In the meantime, I started checking out a bunch of user-made plugins for Reaktor, and although I am generally impressed with their GUI and architecture, I really can't say that too many are particularly useful. I tried out a bunch of effects whose claim to fame is a large number of "randomizers", which sounds like a good idea, but it really didn't sound that good in practice. There are two I'm still interesting in trying though; one is a weird drum sequencer with a lot of modulation options, and the other one is a "simple" grain shifter which I believe can make cool drones if configured correctly. We'll see.
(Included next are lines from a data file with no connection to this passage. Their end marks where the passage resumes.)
**src/rtl/matvec_ctrl.sv**
```systemverilog
// Sequencer for the matvec_mul datapath: owns the weight bank, gates the datapath clock
// enable and tracks in-flight vectors so y leaves through a valid/ready port.
module matvec_ctrl #(
    parameter  int R   = 8,
    parameter  int C   = 8,
    parameter  int W_X = 8,
    parameter  int W_K = 8,
    localparam int LAT = $clog2(C) + 1,
    localparam int W_Y = W_X + W_K + $clog2(C),
    localparam int RW  = (R > 1) ? $clog2(R) : 1
) (
    input  logic                 clk,
    input  logic                 rstn,
    input  logic                 k_valid,
    output logic                 k_ready,
    input  logic [RW-1:0]        k_row,
    input  logic [C*W_K-1:0]     k_data,
    input  logic                 k_last,
    input  logic                 s_valid,
    output logic                 s_ready,
    input  logic [C*W_X-1:0]     s_data,
    output logic                 m_valid,
    input  logic                 m_ready,
    output logic [R*W_Y-1:0]     m_data,
    output logic                 mv_cen,
    output logic [R*C*W_K-1:0]   mv_k,
    output logic [C*W_X-1:0]     mv_x,
    input  logic [R*W_Y-1:0]     mv_y,
    output logic                 busy,
    output logic                 err_row
);

    typedef enum logic [1:0] {
        S_LOAD,
        S_RUN,
        S_DRAIN
    } state_t;

    state_t           state, state_nxt;
    logic [C*W_K-1:0] bank [R];
    logic [LAT-1:0]   vld;
    logic             stall;
    logic             s_fire;
    logic             k_fire;
    logic             row_ok;
    logic [31:0]      row_idx;

    assign m_valid = vld[LAT-1];
    assign stall   = m_valid & ~m_ready;
    assign mv_cen  = ~stall;
    assign s_fire  = s_valid & s_ready;
    assign k_fire  = k_valid & k_ready;
    assign busy    = |vld;
    assign mv_x    = s_data;
    assign m_data  = mv_y;

    // Widened so row indices beyond R are caught even when R is not a power of two.
    assign row_idx = 32'(k_row);
    assign row_ok  = row_idx < 32'(R);

    for (genvar g = 0; g < R; g++) begin : g_mvk
        assign mv_k[g*C*W_K +: C*W_K] = bank[g];
    end

    always_comb begin
        state_nxt = state;
        k_ready   = 1'b0;
        s_ready   = 1'b0;
        case (state)
            S_LOAD: begin
                k_ready = 1'b1;
                if (k_valid && k_last) state_nxt = S_RUN;
            end
            S_RUN: begin
                s_ready = mv_cen;
                if (k_valid) state_nxt = S_DRAIN;
            end
            S_DRAIN: begin
                if (vld == '0) state_nxt = S_LOAD;
            end
            default: state_nxt = S_LOAD;
        endcase
    end

    always_ff @(posedge clk or negedge rstn) begin
        if (!rstn) begin
            state   <= S_LOAD;
            vld     <= '0;
            err_row <= 1'b0;
        end else begin
            state <= state_nxt;
            // Tracker advances in lockstep with the datapath so m_valid marks its output.
            if (mv_cen) vld <= LAT'({vld, s_fire});
            if (k_fire && !row_ok) err_row <= 1'b1;
        end
    end

    always_ff @(posedge clk or negedge rstn) begin
        if (!rstn) begin
            for (int unsigned r = 0; r < R; r++) bank[r] <= '0;
        end else if (k_fire && row_ok) begin
            bank[k_row] <= k_data;
        end
    end

endmodule
```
I also starting playing with a demo of Ableton 8 to see if I could really use it in a production setting. I am intrigued by a lot of the flexibility and the intuitive design, but in a lot of ways it's really a hindrance to my workflow. The biggest thing is the cramped workspace, especially on my laptop screen. With Cubase, everything is in a separate window; you have a separate mixer and a separate piano roll and effects are in their own windows...etc. In Ableton it's all crammed into the same space. So if I want to see more of the piano roll I have to re-size it and thusly cover up some of the sequencer. Mostly a lot of things are too small, and although they can be resized, they have to compete with everything else for space. I'll test it out more, but it's starting to make me think that I should just upgrade to Cubase 5 instead, mostly because I am so familiar with cubase already...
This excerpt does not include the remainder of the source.